Half-integral levels
Yifei Zhao
TL;DR
The paper formulates and proves a set of deep equivalences that unify four perspectives on half-integral level structures for reductive groups: (i) central extensions of loop groups by $\underline{K}_2$ and $\mathbb{G}_m$ with tame commutator, (ii) factorization super central extensions of loop groups, (iii) factorization super line bundles on the affine Grassmannian, and (iv) rigidified sections of the truncated K-theory sheaf $\underline K_{[1,2]}^{\mathrm{super}}$ on $BG$ together with BD-type combinatorial data.

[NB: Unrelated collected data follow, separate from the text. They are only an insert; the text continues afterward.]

<file path="config.mk">
export PLATFORM = sky130hd
export DESIGN_NAME = button_event_sched
export DESIGN_NICKNAME = d
export VERILOG_FILES = /design/src/rtl/button_event_sched.sv
export SDC_FILE = /design/constraint.sdc
export NUM_CORES = 1
export LEC_CHECK = 0
export ABC_AREA = 1
export CORE_MARGIN = 8
export CORE_UTILIZATION = 64
export CTS_CLUSTER_SIZE = 12
export DETAILED_ROUTE_END_ITERATION = 6
export DONT_BUFFER_PORTS = 1
export PLACE_DENSITY = 0.87
export SYNTH_ARGS = -nofsm -noshare
export SYNTH_HDL_FRONTEND = slang
export SYNTH_SLANG_ARGS = --single-unit
</file>
<file path="constraint.sdc">
create_clock -name clk_i -period 4.2 [get_ports clk_i]
set_input_delay 0.21 -clock clk_i [delete_from_list [all_inputs] [get_ports clk_i]]
set_output_delay 0.21 -clock clk_i [all_outputs]
set_load 0.02 [all_outputs]
</file>
**src/rtl/hdmi_video_timing_if.sv**
```systemverilog
`default_nettype none
// ============================================================================
// Module      : hdmi_video_timing_if
// Description : Video timing bundle between the raster generator (master)
//               and the HDMI output path / image ROM side (slave).
// Revision    : 1.0 - initial release
// ============================================================================
interface hdmi_video_timing_if #(
   parameter int ADDR_WIDTH = 19
);
   logic                  en;           // raster enable (configuration done)
   logic [ADDR_WIDTH-1:0] px_addr;      // image ROM read address
   logic                  de;           // data enable, aligned to ROM data
   logic                  hsync;        // horizontal sync, aligned to ROM data
   logic                  vsync;        // vertical sync, aligned to ROM data
   logic                  in_img;       // output pixel lies inside image window
   logic                  frame_start;  // pulse on output pixel (0,0)

   modport master (
      input  en,
      output px_addr, de, hsync, vsync, in_img, frame_start
   );

   modport slave (
      output en,
      input  px_addr, de, hsync, vsync, in_img, frame_start
   );
endinterface
`default_nettype wire

```
**src/rtl/hdmi_video_timing.sv**
```systemverilog
`default_nettype none
// ============================================================================
// Module      : hdmi_video_timing
// Description : Raster timing and incremental image-ROM address generator.
//               Sync/enable strobes are delayed LAT cycles beyond the address
//               register so they line up with the ROM's registered read data.
// Revision    : 1.0 - initial release
// ============================================================================
module hdmi_video_timing #(
   parameter int H_ACTIVE   = 640,
   parameter int H_FP       = 16,
   parameter int H_SYNC     = 96,
   parameter int H_BP       = 48,
   parameter int V_ACTIVE   = 480,
   parameter int V_FP       = 10,
   parameter int V_SYNC     = 2,
   parameter int V_BP       = 33,
   parameter bit HS_POL     = 1'b0,
   parameter bit VS_POL     = 1'b0,
   parameter int IMG_W      = 320,
   parameter int IMG_H      = 240,
   parameter int IMG_X0     = 160,
   parameter int IMG_Y0     = 120,
   parameter int ADDR_WIDTH = 19,
   parameter int LAT        = 2
) (
   input  wire logic               clk_px_i,
   input  wire logic               rst_n_i,
   hdmi_video_timing_if.master     bus_io
);

   localparam logic [10:0] C_H_LAST   = 11'(H_ACTIVE + H_FP + H_SYNC + H_BP - 1);
   localparam logic [10:0] C_V_LAST   = 11'(V_ACTIVE + V_FP + V_SYNC + V_BP - 1);
   localparam logic [10:0] C_H_ACT    = 11'(H_ACTIVE);
   localparam logic [10:0] C_V_ACT    = 11'(V_ACTIVE);
   localparam logic [10:0] C_HS_START = 11'(H_ACTIVE + H_FP);
   localparam logic [10:0] C_HS_END   = 11'(H_ACTIVE + H_FP + H_SYNC);
   localparam logic [10:0] C_VS_START = 11'(V_ACTIVE + V_FP);
   localparam logic [10:0] C_VS_END   = 11'(V_ACTIVE + V_FP + V_SYNC);
   localparam logic [10:0] C_X0       = 11'(IMG_X0);
   localparam logic [10:0] C_X1       = 11'(IMG_X0 + IMG_W);
   localparam logic [10:0] C_Y0       = 11'(IMG_Y0);
   localparam logic [10:0] C_Y1       = 11'(IMG_Y0 + IMG_H);

   // strobe vector bit positions; all-zero is the idle (inactive) pattern
   localparam int C_B_DE = 0;
   localparam int C_B_HS = 1;
   localparam int C_B_VS = 2;
   localparam int C_B_IM = 3;
   localparam int C_B_FS = 4;

   logic [10:0]           h_q, h_d;
   logic [10:0]           v_q, v_d;
   logic [ADDR_WIDTH-1:0] acnt_q, acnt_d;
   logic [ADDR_WIDTH-1:0] px_addr_q, px_addr_d;
   logic [4:0]            stb_q, stb_d;
   logic                  en_q;

   logic                  w_origin;
   logic                  w_run;
   logic                  w_h_last;
   logic                  w_v_last;
   logic                  w_active;
   logic                  w_hs;
   logic                  w_vs;
   logic                  w_win;
   logic [ADDR_WIDTH-1:0] w_addr;
   logic [4:0]            w_stb_out;

   // EN sampler; only the origin hold decision looks at it, so no reset needed
   always_ff @(posedge clk_px_i) begin
      en_q <= bus_io.en;
   end

   // Raster decode, counter advance and incremental address next-state
   always_comb begin
      w_origin = (h_q == 11'd0) && (v_q == 11'd0);
      // counting only pauses at the origin; a frame in progress always completes
      w_run    = !w_origin || en_q;
      w_h_last = (h_q == C_H_LAST);
      w_v_last = (v_q == C_V_LAST);
      w_active = (h_q < C_H_ACT) && (v_q < C_V_ACT);
      w_hs     = (h_q >= C_HS_START) && (h_q < C_HS_END);
      w_vs     = (v_q >= C_VS_START) && (v_q < C_VS_END);
      w_win    = w_active && (h_q >= C_X0) && (h_q < C_X1)
                          && (v_q >= C_Y0) && (v_q < C_Y1);
      // address counter is logically cleared at the origin of every frame
      w_addr   = w_origin ? '0 : acnt_q;

      h_d       = h_q;
      v_d       = v_q;
      acnt_d    = acnt_q;
      stb_d     = '0;
      px_addr_d = '0;
      if (w_run) begin
         h_d = w_h_last ? 11'd0 : h_q + 11'd1;
         if (w_h_last) begin
            v_d = w_v_last ? 11'd0 : v_q + 11'd1;
         end
         acnt_d    = w_win ? w_addr + ADDR_WIDTH'(1) : w_addr;
         px_addr_d = w_win ? w_addr : '0;
         stb_d[C_B_DE] = w_active;
         stb_d[C_B_HS] = w_hs;
         stb_d[C_B_VS] = w_vs;
         stb_d[C_B_IM] = w_win;
         stb_d[C_B_FS] = w_origin;
      end
   end

   // Counters and first output register stage
   always_ff @(posedge clk_px_i) begin
      if (!rst_n_i) begin
         h_q       <= 11'd0;
         v_q       <= 11'd0;
         acnt_q    <= '0;
         px_addr_q <= '0;
         stb_q     <= '0;
      end else begin
         h_q       <= h_d;
         v_q       <= v_d;
         acnt_q    <= acnt_d;
         px_addr_q <= px_addr_d;
         stb_q     <= stb_d;
      end
   end

   generate
      if (LAT > 0) begin : g_dly
         logic [4:0] dly_q [LAT];

         // Strobe delay line matching ROM read latency; every stage resets idle
         always_ff @(posedge clk_px_i) begin
            if (!rst_n_i) begin
               for (int i = 0; i < LAT; i++) begin
                  dly_q[i] <= '0;
               end
            end else begin
               dly_q[0] <= stb_q;
               for (int i = 1; i < LAT; i++) begin
                  dly_q[i] <= dly_q[i-1];
               end
            end
         end

         assign w_stb_out = dly_q[LAT-1];
      end else begin : g_nodly
         assign w_stb_out = stb_q;
      end
   endgenerate

   assign bus_io.px_addr     = px_addr_q;
   assign bus_io.de          = w_stb_out[C_B_DE];
   assign bus_io.hsync       = w_stb_out[C_B_HS] ? HS_POL : ~HS_POL;
   assign bus_io.vsync       = w_stb_out[C_B_VS] ? VS_POL : ~VS_POL;
   assign bus_io.in_img      = w_stb_out[C_B_IM];
   assign bus_io.frame_start = w_stb_out[C_B_FS];

endmodule
`default_nettype wire

```
**src/flat_wrapper.sv**
```systemverilog
// flat-port wrapper written by rule: the top's interface ports become plain ports
module hdmi_video_timing_flat 
#(
   parameter int H_ACTIVE   = 640,
   parameter int H_FP       = 16,
   parameter int H_SYNC     = 96,
   parameter int H_BP       = 48,
   parameter int V_ACTIVE   = 480,
   parameter int V_FP       = 10,
   parameter int V_SYNC     = 2,
   parameter int V_BP       = 33,
   parameter bit HS_POL     = 1'b0,
   parameter bit VS_POL     = 1'b0,
   parameter int IMG_W      = 320,
   parameter int IMG_H      = 240,
   parameter int IMG_X0     = 160,
   parameter int IMG_Y0     = 120,
   parameter int ADDR_WIDTH = 19,
   parameter int LAT        = 2
)
  (clk_px_i, rst_n_i, bus_io_en, bus_io_px_addr, bus_io_de, bus_io_hsync, bus_io_vsync, bus_io_in_img, bus_io_frame_start);
  hdmi_video_timing_if #(.ADDR_WIDTH(ADDR_WIDTH)) bus_io_i ();
  input  wire logic clk_px_i;
  input  wire logic rst_n_i;
  input wire logic [$bits(bus_io_i.en)-1:0] bus_io_en;
  output wire logic [$bits(bus_io_i.px_addr)-1:0] bus_io_px_addr;
  output wire logic [$bits(bus_io_i.de)-1:0] bus_io_de;
  output wire logic [$bits(bus_io_i.hsync)-1:0] bus_io_hsync;
  output wire logic [$bits(bus_io_i.vsync)-1:0] bus_io_vsync;
  output wire logic [$bits(bus_io_i.in_img)-1:0] bus_io_in_img;
  output wire logic [$bits(bus_io_i.frame_start)-1:0] bus_io_frame_start;
  assign bus_io_i.en = bus_io_en;
  assign bus_io_px_addr = bus_io_i.px_addr;
  assign bus_io_de = bus_io_i.de;
  assign bus_io_hsync = bus_io_i.hsync;
  assign bus_io_vsync = bus_io_i.vsync;
  assign bus_io_in_img = bus_io_i.in_img;
  assign bus_io_frame_start = bus_io_i.frame_start;
  hdmi_video_timing #(.H_ACTIVE(H_ACTIVE), .H_FP(H_FP), .H_SYNC(H_SYNC), .H_BP(H_BP), .V_ACTIVE(V_ACTIVE), .V_FP(V_FP), .V_SYNC(V_SYNC), .V_BP(V_BP), .HS_POL(HS_POL), .VS_POL(VS_POL), .IMG_W(IMG_W), .IMG_H(IMG_H), .IMG_X0(IMG_X0), .IMG_Y0(IMG_Y0), .ADDR_WIDTH(ADDR_WIDTH), .LAT(LAT)) u_core (.clk_px_i(clk_px_i), .rst_n_i(rst_n_i), .bus_io(bus_io_i));
endmodule
```
**config.mk**
```make
export PLATFORM = sky130hd
export DESIGN_NAME = hdmi_video_timing_flat
export DESIGN_NICKNAME = d
export VERILOG_FILES = /design/src/rtl/hdmi_video_timing_if.sv /design/src/rtl/hdmi_video_timing.sv /design/src/flat_wrapper.sv
export SDC_FILE = /design/constraint.sdc
export NUM_CORES = 1
export LEC_CHECK = 0
export CAP_MARGIN = 10
export CELL_PAD_IN_SITES_DETAIL_PLACEMENT = 0
export CELL_PAD_IN_SITES_GLOBAL_PLACEMENT = 1
export CORE_MARGIN = 5
export CORE_UTILIZATION = 40
export CTS_CLUSTER_SIZE = 24
export DETAILED_ROUTE_END_ITERATION = 12
export GPL_TIMING_DRIVEN = 1
export PLACE_DENSITY_LB_ADDON = 0.1
export SYNTH_ARGS = -nofsm -noshare
export SYNTH_HDL_FRONTEND = slang
export SYNTH_SLANG_ARGS = --single-unit
```
**constraint.sdc**
```tcl
create_clock -name clk_px_i -period 6.5 [get_ports clk_px_i]
set_input_delay 0.65 -clock clk_px_i [delete_from_list [all_inputs] [get_ports clk_px_i]]
set_output_delay 0.65 -clock clk_px_i [all_outputs]
set_load 0.02 [all_outputs]
```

It introduces the Zariski sheaf $\underline K_{[1,2]}^{\mathrm{super}}$, defines a super-analytic integration along curves twisted by a spin structure, and proves two main theorems: Theorem thm-classification-super linking BD data to rigidified $BG$ sections, and Theorem thm-factorization-super-central-extension-classification equating loop-group factorization data with Grassmannian line bundles and $\vartheta^{\mathrm{super}}$ data. The framework relies on the Contou-Carrère symbol to handle tame commutators, uses descent for tori and simply connected subgroups, and identifies a universal description in characteristic zero where tameness is automatic. In particular, the Pfaffian construction and the Tate/half-integral phenomena provide new geometric realizations of half-integral levels on moduli spaces of bundles over spin curves, tying algebraic K-theory to geometric representation theory and conformal blocks. Overall, the work extends Brylinski–Deligne theory to a super and half-integral setting, unifying loop-group central extensions, Grassmannian line bundles, and K-theory data through a coherent factorization framework with broad implications for spin geometry and quantization.
Abstract
We construct equivalences among four notions associated to a reductive group scheme $G$: factorization super central extensions of the loop group of $G$ by $\mathbb G_m$ subject to a condition on the commutator, factorization super line bundles on the affine Grassmannian of $G$, rigidified sections of a quotient of $2$-truncated K-theory over the Zariski classifying stack of $G$, and combinatorial data defined by Brylinski and Deligne in a conjectural extension of their classification theorem.